Re: [Linaro-mm-sig] [RFC 0/2] ARM: DMA-mapping & IOMMU integration

"Michael K. Edwards" <m.k.edwards@xxxxxxxxx> · Mon, 13 Jun 2011 10:55:59 -0700

The need to allocate pages for "write combining" access goes deeper
than anything to do with DMA or IOMMUs.  Please keep "write combine"
distinct from "coherent" in the allocation/mapping APIs.

Write-combining is a special case because it's an end-to-end
requirement, usually architecturally invisible, and getting it to
happen requires a very specific combination of mappings and code.
There's a good explanation here of the requirements on some Intel
implementations of the x86 architecture:
http://software.intel.com/en-us/articles/copying-accelerated-video-decode-frame-buffers/
.  As I understand it, similar considerations apply on at least some
ARMv7 implementations, with NEON multi-register load/store operations
taking the place of MOVNTDQ.  (See
http://www.arm.com/files/pdf/A8_Paper.pdf for instance; although I
don't think there's enough detail about the conditions under which "if
the full cache line is written, the Level-2 line is simply marked
dirty and no external memory requests are required.")

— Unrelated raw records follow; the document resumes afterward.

==> config.mk <==
export PLATFORM = sky130hd
export DESIGN_NAME = reorder_buffer_mw
export DESIGN_NICKNAME = d
export VERILOG_FILES = /design/src/rtl/rob_pkg.sv /design/src/rtl/rob_commit_sel.sv /design/src/rtl/reorder_buffer_mw.sv
export SDC_FILE = /design/constraint.sdc
export NUM_CORES = 1
export LEC_CHECK = 0
export ABC_AREA = 1
export BUFFER_PORTS_ARGS = -buffer_cell sky130_fd_sc_hd__buf_2
export CORE_MARGIN = 2
export CORE_UTILIZATION = 56
export CTS_CLUSTER_SIZE = 40
export DETAILED_ROUTE_END_ITERATION = 8
export PLACE_DENSITY = 0.79
export RECOVER_POWER = 100
export SLEW_MARGIN = 20
export SYNTH_ARGS = -nofsm -noshare
export SYNTH_HDL_FRONTEND = slang
export SYNTH_HIERARCHICAL = 1
export SYNTH_SLANG_ARGS = --single-unit
==> constraint.sdc <==
create_clock -name clk -period 5.6 [get_ports clk]
set_clock_uncertainty 0.1 [all_clocks]
set_input_delay 0.56 -clock clk [delete_from_list [all_inputs] [get_ports clk]]
set_output_delay 0.56 -clock clk [all_outputs]
set_load 0.05 [all_outputs]
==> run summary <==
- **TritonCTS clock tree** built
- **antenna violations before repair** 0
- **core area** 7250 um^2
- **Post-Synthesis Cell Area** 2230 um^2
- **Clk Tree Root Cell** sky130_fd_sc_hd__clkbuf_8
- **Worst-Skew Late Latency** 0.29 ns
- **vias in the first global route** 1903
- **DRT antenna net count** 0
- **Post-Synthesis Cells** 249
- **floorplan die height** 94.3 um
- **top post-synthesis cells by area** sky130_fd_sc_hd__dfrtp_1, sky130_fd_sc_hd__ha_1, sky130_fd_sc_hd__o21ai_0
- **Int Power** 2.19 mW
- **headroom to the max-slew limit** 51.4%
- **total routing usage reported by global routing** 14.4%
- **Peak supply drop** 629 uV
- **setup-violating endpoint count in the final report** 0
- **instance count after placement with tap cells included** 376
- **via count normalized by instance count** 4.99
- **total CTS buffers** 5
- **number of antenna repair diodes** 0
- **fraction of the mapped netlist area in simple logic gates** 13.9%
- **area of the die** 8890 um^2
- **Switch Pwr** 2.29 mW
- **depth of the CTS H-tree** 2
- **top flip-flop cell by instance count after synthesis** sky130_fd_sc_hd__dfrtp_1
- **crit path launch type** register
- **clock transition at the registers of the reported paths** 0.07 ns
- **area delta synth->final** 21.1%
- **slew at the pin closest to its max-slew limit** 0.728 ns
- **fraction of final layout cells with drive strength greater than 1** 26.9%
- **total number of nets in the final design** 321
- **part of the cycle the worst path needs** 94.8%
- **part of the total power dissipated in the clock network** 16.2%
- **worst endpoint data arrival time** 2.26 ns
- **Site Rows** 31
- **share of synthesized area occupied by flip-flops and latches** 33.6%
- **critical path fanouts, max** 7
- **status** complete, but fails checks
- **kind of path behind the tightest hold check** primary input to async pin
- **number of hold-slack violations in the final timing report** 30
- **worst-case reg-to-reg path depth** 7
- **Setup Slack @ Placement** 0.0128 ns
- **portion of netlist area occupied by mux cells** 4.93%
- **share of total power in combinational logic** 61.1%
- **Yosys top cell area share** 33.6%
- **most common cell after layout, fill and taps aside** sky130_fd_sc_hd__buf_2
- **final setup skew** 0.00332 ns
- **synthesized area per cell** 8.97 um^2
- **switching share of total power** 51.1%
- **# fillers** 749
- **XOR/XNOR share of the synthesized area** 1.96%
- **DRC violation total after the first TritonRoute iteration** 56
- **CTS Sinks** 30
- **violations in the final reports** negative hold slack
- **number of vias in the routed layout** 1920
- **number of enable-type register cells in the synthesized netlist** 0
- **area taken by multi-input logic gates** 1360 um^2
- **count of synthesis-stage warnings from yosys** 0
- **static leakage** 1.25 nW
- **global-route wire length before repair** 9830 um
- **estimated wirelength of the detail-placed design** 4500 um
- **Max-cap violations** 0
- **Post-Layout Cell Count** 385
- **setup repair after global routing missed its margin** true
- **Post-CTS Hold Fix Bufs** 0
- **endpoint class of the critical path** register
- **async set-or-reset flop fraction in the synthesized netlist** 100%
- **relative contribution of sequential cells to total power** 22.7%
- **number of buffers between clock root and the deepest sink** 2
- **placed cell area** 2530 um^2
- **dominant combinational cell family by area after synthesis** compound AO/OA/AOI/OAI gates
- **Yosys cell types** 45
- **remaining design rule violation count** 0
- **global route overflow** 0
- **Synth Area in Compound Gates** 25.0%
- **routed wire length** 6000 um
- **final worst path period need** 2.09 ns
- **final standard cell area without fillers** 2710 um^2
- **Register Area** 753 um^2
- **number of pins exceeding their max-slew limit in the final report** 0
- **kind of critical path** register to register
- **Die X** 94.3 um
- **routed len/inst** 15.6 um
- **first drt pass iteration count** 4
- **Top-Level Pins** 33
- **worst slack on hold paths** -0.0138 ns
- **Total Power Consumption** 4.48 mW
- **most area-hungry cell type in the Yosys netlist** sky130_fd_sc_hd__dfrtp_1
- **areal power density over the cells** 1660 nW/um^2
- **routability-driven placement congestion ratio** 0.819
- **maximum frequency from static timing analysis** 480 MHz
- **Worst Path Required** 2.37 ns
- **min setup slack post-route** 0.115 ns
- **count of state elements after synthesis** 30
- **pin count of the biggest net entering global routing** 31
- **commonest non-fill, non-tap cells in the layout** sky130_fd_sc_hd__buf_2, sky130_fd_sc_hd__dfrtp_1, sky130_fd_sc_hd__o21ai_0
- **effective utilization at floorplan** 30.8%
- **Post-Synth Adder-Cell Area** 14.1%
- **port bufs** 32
`src/rtl/serial_adder_if.sv`:
```
// serial_adder_if: start/busy/done handshake and operand/result bus; sub exists only with SERIAL_ADDER_SUB_EN
interface serial_adder_if #(parameter int WIDTH = 16);
  logic             start;
  logic             cin;
  logic [WIDTH-1:0] a;
  logic [WIDTH-1:0] b;
  logic             busy;
  logic             done;
  logic [WIDTH-1:0] sum;
  logic             cout;
  logic             ovf;
`ifdef SERIAL_ADDER_SUB_EN
  logic             sub;
  modport master(output start, a, b, cin, sub, input busy, done, sum, cout, ovf);
  modport slave(input start, a, b, cin, sub, output busy, done, sum, cout, ovf);
`else
  modport master(output start, a, b, cin, input busy, done, sum, cout, ovf);
  modport slave(input start, a, b, cin, output busy, done, sum, cout, ovf);
`endif
endinterface

```
`src/rtl/serial_adder.sv`:
```
// serial_adder: multi-cycle adder, DIGIT bits per clock; SERIAL_ADDER_SUB_EN adds a subtract mode
module serial_adder #(
  parameter int WIDTH = 16,
  parameter int DIGIT = 1
) (
  input logic          clk,
  input logic          rst,
  serial_adder_if.slave bus
);
  localparam int N  = WIDTH / DIGIT;
  localparam int CW = $clog2(N + 1);
  typedef enum logic [1:0] {IDLE, RUN, DONE} state_t;
  state_t                 state_q, state_d;
  logic [WIDTH-1:0]       a_q, a_d, b_q, b_d, sum_q, sum_d, b_in;
  logic                   carry_q, carry_d, cout_q, cout_d, ovf_q, ovf_d, cin_in;
  logic [CW-1:0]          cnt_q, cnt_d;
  logic [DIGIT:0]         slice;
  logic [WIDTH+DIGIT-1:0] shifted;
`ifdef SERIAL_ADDER_SUB_EN
  assign b_in   = bus.sub ? ~bus.b : bus.b;
  assign cin_in = bus.sub | bus.cin;
`else
  assign b_in   = bus.b;
  assign cin_in = bus.cin;
`endif
  always_comb begin
    slice   = {1'b0, a_q[DIGIT-1:0]} + {1'b0, b_q[DIGIT-1:0]} + {{DIGIT{1'b0}}, carry_q};
    shifted = {slice[DIGIT-1:0], sum_q};
    state_d = state_q;
    a_d     = a_q;
    b_d     = b_q;
    sum_d   = sum_q;
    carry_d = carry_q;
    cout_d  = cout_q;
    ovf_d   = ovf_q;
    cnt_d   = cnt_q;
    if (state_q != RUN && bus.start) begin
      state_d = RUN;
      a_d     = bus.a;
      b_d     = b_in;
      carry_d = cin_in;
      cnt_d   = '0;
    end else if (state_q == RUN) begin
      a_d     = a_q >> DIGIT;
      b_d     = b_q >> DIGIT;
      sum_d   = WIDTH'(shifted >> DIGIT);
      carry_d = slice[DIGIT];
      cnt_d   = cnt_q + CW'(1);
      if (cnt_q == CW'(N - 1)) begin
        state_d = DONE;
        cout_d  = slice[DIGIT];
        // carry into the MSB recovered as a ^ b ^ sum of that bit
        ovf_d   = slice[DIGIT] ^ a_q[DIGIT-1] ^ b_q[DIGIT-1] ^ slice[DIGIT-1];
      end
    end else if (state_q == DONE) begin
      state_d = IDLE;
    end
  end
  always_ff @(posedge clk) begin
    if (rst) begin
      state_q <= IDLE;
      a_q     <= '0;
      b_q     <= '0;
      sum_q   <= '0;
      carry_q <= 1'b0;
      cout_q  <= 1'b0;
      ovf_q   <= 1'b0;
      cnt_q   <= '0;
    end else begin
      state_q <= state_d;
      a_q     <= a_d;
      b_q     <= b_d;
      sum_q   <= sum_d;
      carry_q <= carry_d;
      cout_q  <= cout_d;
      ovf_q   <= ovf_d;
      cnt_q   <= cnt_d;
    end
  end
  assign bus.busy = state_q == RUN;
  assign bus.done = state_q == DONE;
  assign bus.sum  = sum_q;
  assign bus.cout = cout_q;
  assign bus.ovf  = ovf_q;
endmodule

```
`src/flat_wrapper.sv`:
```
// flat-port wrapper written by rule: the top's interface ports become plain ports
module serial_adder_flat 
#(
  parameter int WIDTH = 16,
  parameter int DIGIT = 1
)
  (clk, rst, bus_start, bus_a, bus_b, bus_cin, bus_busy, bus_done, bus_sum, bus_cout, bus_ovf);
  serial_adder_if #(.WIDTH(WIDTH)) bus_i ();
  input logic clk;
  input logic rst;
  input wire logic [$bits(bus_i.start)-1:0] bus_start;
  input wire logic [$bits(bus_i.a)-1:0] bus_a;
  input wire logic [$bits(bus_i.b)-1:0] bus_b;
  input wire logic [$bits(bus_i.cin)-1:0] bus_cin;
  output wire logic [$bits(bus_i.busy)-1:0] bus_busy;
  output wire logic [$bits(bus_i.done)-1:0] bus_done;
  output wire logic [$bits(bus_i.sum)-1:0] bus_sum;
  output wire logic [$bits(bus_i.cout)-1:0] bus_cout;
  output wire logic [$bits(bus_i.ovf)-1:0] bus_ovf;
  assign bus_i.start = bus_start;
  assign bus_i.a = bus_a;
  assign bus_i.b = bus_b;
  assign bus_i.cin = bus_cin;
  assign bus_busy = bus_i.busy;
  assign bus_done = bus_i.done;
  assign bus_sum = bus_i.sum;
  assign bus_cout = bus_i.cout;
  assign bus_ovf = bus_i.ovf;
  serial_adder #(.WIDTH(WIDTH), .DIGIT(DIGIT)) u_core (.clk(clk), .rst(rst), .bus(bus_i));
endmodule
```
`config.mk`:
```
export PLATFORM = sky130hd
export DESIGN_NAME = serial_adder_flat
export DESIGN_NICKNAME = d
export VERILOG_FILES = /design/src/rtl/serial_adder_if.sv /design/src/rtl/serial_adder.sv /design/src/flat_wrapper.sv
export SDC_FILE = /design/constraint.sdc
export NUM_CORES = 1
export LEC_CHECK = 0
export CORE_MARGIN = 3
export CORE_UTILIZATION = 45
export DETAILED_ROUTE_END_ITERATION = 8
export PLACE_DENSITY = 0.74
export SETUP_SLACK_MARGIN = 0.05
export SYNTH_ARGS = -nofsm -noshare
export SYNTH_HDL_FRONTEND = slang
export SYNTH_SLANG_ARGS = --single-unit
```
`constraint.sdc`:
```
create_clock -name clk -period 1.32 [get_ports clk]
set_input_delay 0.132 -clock clk [delete_from_list [all_inputs] [get_ports clk]]
set_output_delay 0.132 -clock clk [all_outputs]
set_load 0.01 [all_outputs]
```
==> qor.txt, run 1 <==
status = complete, no violations
ANT nets after route = 0
clock slew at reported path FFs = 60 ps
Unique masters post-synth = 27
via/cell ratio = 4.99
critical path endpoint category = flop
Std-Cell Rows = 27
Die Y = 82.0 um
Sequential Power Share = 42.7%
cells after synthesis = 250
kind of critical path = flop to flop
Synth-to-Final Area Change = 42.6%
CTS Buffer Depth = 2
Max Freq = 761 MHz
htree depth = 3
PwrDens = 1200 nW/um2
leakage power = 1.57 nW
area of the core = 5540 um2
vias = 1975
WL/cell = 14.6 um
slew margin rel. = 82.8%
RSZ-0062 raised after global routing = yes
DR DRC count = 0
vias in the first global route = 1831
first-pass GRT wire length = 8270 um
Placer Congestion = 0.684
main flop type after synthesis = dfxtp_1
total internal power = 3.39 mW
dpl hpwl = 3270 um
Slew Viols, Final = 0
Starting DRT DRC Count = 99
CTS buffer count = 9
Post-synth EDFFs = 0
Syn Std Cell Area = 2600 um2
drt pass-1 iters = 4
FF+latch count, synth = 58
final setup fails = 0
CTS root buffer = clkbuf_8
Worst Skew = 5.62 ps
largest net degree at the start of global routing = 59
number of synthesis warnings = 0
Final Critical Period = 1310 ps
All-Layer GR Usage = 16.3%
Sw Ratio = 23.5%
clock power share = 40.7%
worst path arrival time = 1530 ps
top cell type by total area after synthesis = dfxtp_1
Worst Path Required = 1530 ps
Synth async-reset ratio = 0%
Combinational Power Share = 16.6%
Die X = 82.0 um
Syn Area/Cell = 10.4 um2
starting density of the core = 47.0%
Clock Sinks = 58
Core Util, Final = 66.9%
sw power = 1.04 mW
Fin. Hold Viols = 0
worst hold margin = 252 ps
Critical Path Start Type = flop
I/O pins = 56
Max Cap Viol = 0
Placed Area = 3250 um2
share of post-route cells with drive strength above 1 = 27.8%
port bufs = 55
fin crit share = 99.6%
latest clock arrival within the worst-skew pair = 330 ps
final wirelength = 5780 um
die area = 6730 um2
Finished Cell Area = 3710 um2
crit-path max FO = 6
Post-Syn Nets = 292
CTS tree = yes
Ant. Diodes = 0
initial antenna violation count = 0
Max rail drop VDD = 1.07 mV
post-synth top area share = 44.6%
register area share after synthesis = 44.6%
Synth area leaders = dfxtp_1, mux2i_1, mux2_2, nor2_1, ha_1
grt ovf = 0
Worst Hold Class = input port to flop
Nets = 361
Worst Tran Pin Value = 257 ps
[routing by layer]
metal	vias to the layer above	track usage (%)	part of all wire [%]
met5	-	0	0
met4	0	8.97	1.7
met3	11	4.28	3.6
met2	35	26.3	50
met1	943	19.6	45
li1	986	-	-
[cell usage in the layout, fill, tap and decap left out, types with 2 or more instances in the layout]
| cell type | netlist | routed |
|---|---|---|
| nor3b_2 | 0 | 3 |
| ha_4 | 0 | 3 |
| fa_1 | 2 | 2 |
| buf_12 | 0 | 5 |
| dfxtp_2 | 0 | 5 |
| dlygate4sd2_1 | 0 | 18 |
| buf_6 | 3 | 2 |
| nand2_1 | 4 | 4 |
| clkbuf_16 | 0 | 4 |
| nor3_1 | 2 | 2 |
| a211oi_1 | 2 | 2 |
| clkbuf_8 | 0 | 10 |
| mux2_2 | 30 | 30 |
| nor2_1 | 52 | 52 |
| buf_2 | 3 | 4 |
| buf_4 | 6 | 8 |
| inv_1 | 6 | 4 |
| a21oi_1 | 8 | 7 |
| bufinv_16 | 0 | 2 |
| dfxtp_1 | 58 | 52 |
| clkdlybuf4s50_1 | 0 | 33 |
| inv_2 | 0 | 2 |
| mux2i_1 | 48 | 47 |
| nand3_1 | 3 | 3 |
| clkinv_2 | 0 | 2 |
[state kept, by name, indices dropped and copies added (netlist names)]
| register | cells |
|---|---|
| u_core.a_q | 16 |
| u_core.b_q | 16 |
| u_core.bus.cout | 1 |
| u_core.bus.ovf | 1 |
| u_core.bus.sum | 16 |
| u_core.carry_q | 1 |
| u_core.cnt_q | 5 |
| u_core.state_q | 2 |
[power groups by stage]
stage / registers (mW) / logic (mW) / clock network, mW
5_1_grt: 1.90 / 0.793 / 1.92
3_5_place_dp: 1.93 / 0.607 / 0
3_3_place_gp: 1.92 / 0.595 / 0
4_1_cts: 1.89 / 0.610 / 1.84
2_1_floorplan: 1.92 / 0.406 / 0
6_report: 1.89 / 0.735 / 1.80
[synth_stat cells, types with 3 or more instances]
library cell	count
nor3b_1	3
inv_1	6
buf_2	3
nor2_1	52
nand3_1	3
a21oi_1	8
mux2_2	30
buf_6	3
mux2i_1	48
nand2_1	4
buf_4	6
ha_1	4
clkbuf_1	3
dfxtp_1	58
[cell families after synthesis]
logic type               share of synthesized area (%)
adder cells (fa/ha/maj)                           3.46
XOR/XNOR                                         0.674
AO/OA/AOI/OAI                                     3.13
buffers and inverters                             5.19
flip-flops                                        44.6
multiplexers                                      32.0
AND/OR/NAND/NOR                                   10.9
[critical path: stages (launching register included)]
cell      delay (ps)
dfxtp_2          350
inv_2             50
ha_4             190
buf_6            130
buf_12           120
buf_4            130
nand2b_4          50
o31a_1           130
nor2_1            40
[metrics by stage]
stage / setup slack (ps) / power (mW) / TNS [ps] / instances
floorplan: 43.9 / 2.32 / 0 / 250
global placement: 35.8 / 2.52 / 0 / 369
detailed placement: -0.859 / 2.53 / -0.859 / 369
CTS: -10.8 / 4.34 / -10.8 / 387
global route: -70.2 / 4.62 / -172 / 396
finish: 5.16 / 4.43 / 0 / 396
[timing repair]
action,4_1_cts,5_1_grt
hold endpoints to repair,0,0
endpoints found under the setup margin,30,43
hold buffers,0,0
gates resized for setup,37,13
pin swaps,3,12
cloned,0,4
setup buffers,2,5
[layout make-up]
type | instances | area, um2
Clock buffer | 11 | 141
Clock inverter | 5 | 77.6
Inverter | 6 | 22.5
Tap cell | 72 | 90.1
Sequential cell | 58 | 1170
Fill cell | 453 | 1830
Timing Repair Buffer | 75 | 818
Multi-Input combinational cell | 169 | 1390
[final timing paths]
check                                                    start                      endpoint  slack [ps]  depth (start not counted)
worst max register to register  u_core.state_q[1]$_SDFFE_PP0P_  u_core.cnt_q[4]$_SDFFE_PP0P_           5                          8
worst max-delay path            u_core.state_q[1]$_SDFFE_PP0P_  u_core.cnt_q[4]$_SDFFE_PP0P_           5                          8
worst min-delay path                                       rst    u_core.a_q[4]$_SDFFE_PP0P_         250                          3
worst min register to register    u_core.bus.cout$_SDFFE_PP0P_  u_core.bus.cout$_SDFFE_PP0P_         470                          2
No activity file was read; power rests on OpenSTA's default activity.
==> inputs of run 2 (changes only) <==
--- a/config.mk
+++ b/config.mk
@@ -5,6 +5,7 @@
 export SDC_FILE = /design/constraint.sdc
 export NUM_CORES = 1
 export LEC_CHECK = 0
+export ABC_CLOCK_PERIOD_IN_PS = 1320
 export CORE_MARGIN = 3
 export CORE_UTILIZATION = 45
 export DETAILED_ROUTE_END_ITERATION = 8
==> results of run 2 <==
Final layout, timing and power as in run 1 (identical DEF).
==> inputs of run 3 (changes only) <==
--- a/config.mk
+++ b/config.mk
@@ -6,8 +6,9 @@
 export NUM_CORES = 1
 export LEC_CHECK = 0
 export ABC_CLOCK_PERIOD_IN_PS = 1320
-export CORE_MARGIN = 3
+export CORE_MARGIN = 4
 export CORE_UTILIZATION = 45
+export CTS_CLUSTER_SIZE = 40
 export DETAILED_ROUTE_END_ITERATION = 8
 export PLACE_DENSITY = 0.74
 export SETUP_SLACK_MARGIN = 0.05
==> run 3 against run 2 <==
Effect of this change: the run now ends with negative setup slack left; worst hold slack lost 100 ps; highest routed layer unchanged; cell area fell by 4.1%; sequential share of layout area grew 1.3 points; clock-buffer cell count rose by 1; global-route usage is 1.3 points lower; wire length fell by 10%; core utilization down 2.8 points; largest power group is now clock; largest cell class unchanged; sequential cell count did not move; first-iteration DRC count is 53% lower; non-clock buffer count is 4 lower; total power down 0.70%; maximum frequency is 0.72% lower.
==> qor.txt, run 3 (synthesis gave the netlist of run 1 again) <==
via/cell ratio = 4.89 (was 4.99)
final wirelength = 5180 um (was 5780 um)
critical path endpoint category = flop (unchanged)
highest routed layer = met4 (unchanged)
share of post-route cells with drive strength above 1 = 25.9% (was 27.8%)
area of the multi-input gates = 1370 um2 (was 1390 um2)
first-pass GRT wire length = 8510 um (was 8270 um)
I/O pins = 56 (unchanged)
clock slew at reported path FFs = 70 ps (was 60 ps)
total internal power = 3.41 mW (was 3.39 mW)
Core Util, Final = 64.2% (was 66.9%)
crit-path max FO = 2 (was 6)
Combinational Power Share = 13.9% (was 16.6%)
die area = 7060 um2 (was 6730 um2)
Max Cap Viol = 0 (unchanged)
CTS Buffer Depth = 2 (unchanged)
Ant. Diodes = 0 (unchanged)
Clock Sinks = 58 (unchanged)
Sw Ratio = 22.5% (was 23.5%)
DR DRC count = 0 (unchanged)
WL/cell = 13.2 um (was 14.6 um)
pre-CTS setup slack = -3.95 ps (was -0.859 ps)
met3 routed WL = 221 um (was 208 um)
slew margin rel. = 82.3% (was 82.8%)
kind of critical path = flop to flop (unchanged)
drt pass-1 iters = 4 (unchanged)
sw power = 0.989 mW (was 1.04 mW)
Max rail drop VDD = 1.17 mV (was 1.07 mV)
area of the core = 5540 um2 (unchanged)
ANT nets after route = 0 (unchanged)
fin crit share = 100% (was 99.6%)
Worst Tran Pin Value = 266 ps (was 257 ps)
clock power share = 43.1% (was 40.7%)
Std-Cell Rows = 27 (unchanged)
vias in the first global route = 1856 (was 1831)
dpl hpwl = 3580 um (was 3270 um)
leakage power = 1.51 nW (was 1.57 nW)
largest net degree at the start of global routing = 38 (was 59)
Worst Path Required = 1580 ps (was 1530 ps)
RSZ-0062 raised after global routing = yes (unchanged)
All-Layer GR Usage = 15.0% (was 16.3%)
storage element area = 1170 um2 (about the same)
starting density of the core = 47.0% (unchanged)
Max Freq = 755 MHz (was 761 MHz)
Worst Setup Slack, final = -4.43 ps (was 5.16 ps)
CTS root buffer = clkbuf_8 (unchanged)
Placer Congestion = 0.706 (was 0.684)
PwrDens = 1240 nW/um2 (was 1200 nW/um2)
Hold-fix buffers, CTS = 0 (unchanged)
latest clock arrival within the worst-skew pair = 330 ps (about the same)
met1 wire length = 2250 um (was 2590 um)
Nets = 357 (was 361)
Fin. Hold Viols = 0 (unchanged)
htree depth = 3 (unchanged)
Die X = 84.0 um (was 82.0 um)
final setup fails = 1 (was 0)
grt ovf = 0 (unchanged)
CTS buffer count = 9 (unchanged)
Worst Hold Class = input port to flop (unchanged)
Die Y = 84.0 um (was 82.0 um)
commonest cells after routing, fill and taps aside = nor2_1, dfxtp_1, mux2i_1 (unchanged)
vias = 1917 (was 1975)
Critical Path Start Type = flop (unchanged)
worst path arrival time = 1590 ps (was 1530 ps)
Worst Skew = 9.32 ps (was 5.62 ps)
Starting DRT DRC Count = 47 (was 99)
initial antenna violation count = 0 (unchanged)
port bufs = 55 (unchanged)
met2 wire length = 2620 um (was 2890 um)
Final Critical Period = 1320 ps (was 1310 ps)
Slew Viols, Final = 0 (unchanged)
Synth-to-Final Area Change = 36.7% (was 42.6%)
violated checks = negative setup slack
status = complete, but fails checks (was complete, no violations)
CTS tree = yes (unchanged)
Sequential Power Share = 43.0% (was 42.7%)
Fillers = 476 (was 453)
## run 3: changes by cell type in the layout (fill, tap and decap cells not counted), moves of 2 or more
cell | previous run | this run
clkbuf_8 | 10 | 12
nor3b_1 | 0 | 2
clkbuf_16 | 4 | 0
buf_4 | 8 | 12
nor3b_2 | 3 | 1
buf_12 | 5 | 3
## run 3: timing repair
action	CTS	global route
setup endpoints to repair	26	20
pin swaps	4	4
buffers inserted	2	0
resized for setup	34	6
## run 3: through the flow
step / area, um2 / TNS (ps) / total power, mW / std cells / hold WS (ps)
2_1_floorplan: 2610 / 0 / 2.32 / 250 / 327
3_3_place_gp: 3280 / 0 / 2.52 / 374 / 464
3_5_place_dp: 3280 / -5.40 / 2.54 / 374 / 464
4_1_cts: 3540 / -45.5 / 4.44 / 392 / 132
5_1_grt: 3550 / -126 / 4.58 / 392 / 156
6_report: 3550 / -4.43 / 4.40 / 392 / 148
## run 3: power by group through the flow
| stage | Combinational [mW] | Sequential, mW | Clock, mW |
|---|---|---|---|
| finish | 0.611 | 1.89 | 1.90 |
| floorplan | 0.406 | 1.92 | 0 |
| detailed placement | 0.611 | 1.93 | 0 |
| global route | 0.670 | 1.90 | 2.00 |
| global placement | 0.601 | 1.92 | 0 |
| CTS | 0.613 | 1.89 | 1.93 |
## run 3: critical path, cell delays in order (launching register included)
cell and delay (ps):
dfxtp_2 330, fa_1 580, xnor2_1 120, nand3_1 90, a21oi_1 150
## run 3: final timing paths
| path | start | endpoint | slack [ps] | cells past startpoint |
|---|---|---|---|---|
| hold / removal | rst | u_core.a_q[8]$_SDFFE_PP0P_ | 150 | 2 |
| setup reg to reg | u_core.a_q[0]$_SDFFE_PP0P_ | u_core.bus.ovf$_SDFFE_PP0P_ | -4 | 4 |
| hold reg to reg | u_core.bus.ovf$_SDFFE_PP0P_ | u_core.bus.ovf$_SDFFE_PP0P_ | 470 | 2 |
| setup / recovery | u_core.a_q[0]$_SDFFE_PP0P_ | u_core.bus.ovf$_SDFFE_PP0P_ | -4 | 4 |
## run 3: layer usage
metal  global-route usage [%]  vias to the layer above
met5                        0                        -
met4                     6.14                        0
met3                     4.84                        9
met2                     25.9                       33
met1                     16.9                      900
li1                         -                      975
## run 3: cell type report
class / count / area share, %
well taps: 72 / 2.53
clock buffers: 12 / 4.65
flip-flops and latches: 58 / 32.9
repair buffers: 71 / 18.8
clock inverters: 4 / 2.04
multi-input cells: 169 / 38.4
inverters: 6 / 0.634
## config.mk

```make
export PLATFORM = sky130hd
export DESIGN_NAME = alu_exec_unit
export DESIGN_NICKNAME = d
export VERILOG_FILES = /design/src/rtl/alu_exec_unit.sv
export SDC_FILE = /design/constraint.sdc
export NUM_CORES = 1
export LEC_CHECK = 0
export CAP_MARGIN = 5
export CORE_UTILIZATION = 40
export DETAILED_ROUTE_END_ITERATION = 6
export DONT_BUFFER_PORTS = 1
export SYNTH_ARGS = -nofsm -noshare
export SYNTH_HDL_FRONTEND = slang
export SYNTH_SLANG_ARGS = --single-unit
```

## constraint.sdc

```tcl
create_clock -name clk -period 5.6 [get_ports clk]
set_input_delay 1.12 -clock clk [delete_from_list [all_inputs] [get_ports clk]]
set_output_delay 1.12 -clock clk [all_outputs]
set_load 0.02 [all_outputs]
```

As far as I can tell, there is not yet any way to get real
cache-bypassing write-combining from userland in a mainline kernel,
for x86/x86_64 or ARM.  I have been able to do it from inside a driver
on x86, including in an ISR with some fixes to the kernel's FPU
context save/restore code (patch attached, if you're curious);
otherwise I haven't yet seen write-combining in operation on Linux.
The code that needs to bypass the cache is part of a SoC silicon
erratum workaround supplied by Intel.  It didn't work as delivered --
it oopsed the kernel -- but is now shipping inside our product, and no
problems have been reported from QA or the field.  So I'm fairly sure
that the changes I made are effective.

I am not expert in this area; I was just forced to learn something
about it in order to make a product work.  My assertion that "there's
no way to do it yet" is almost certainly wrong.  I am hoping and
expecting to be immediately contradicted, with a working code example
and benchmarks that show that cache lines are not being fetched,
clobbered, and stored again, with the latencies hidden inside the
cache architecture.  :-)  (Seriously: there are four bits in the
Cortex-A8's "L2 Cache Auxiliary Control Register" that control various
aspects of this mechanism, and if you don't have a fairly good
explanation of which bits do and don't affect your benchmark, then I
contend that the job isn't done.  I don't begin to understand the
equivalent for the multi-core A9 I'm targeting next.)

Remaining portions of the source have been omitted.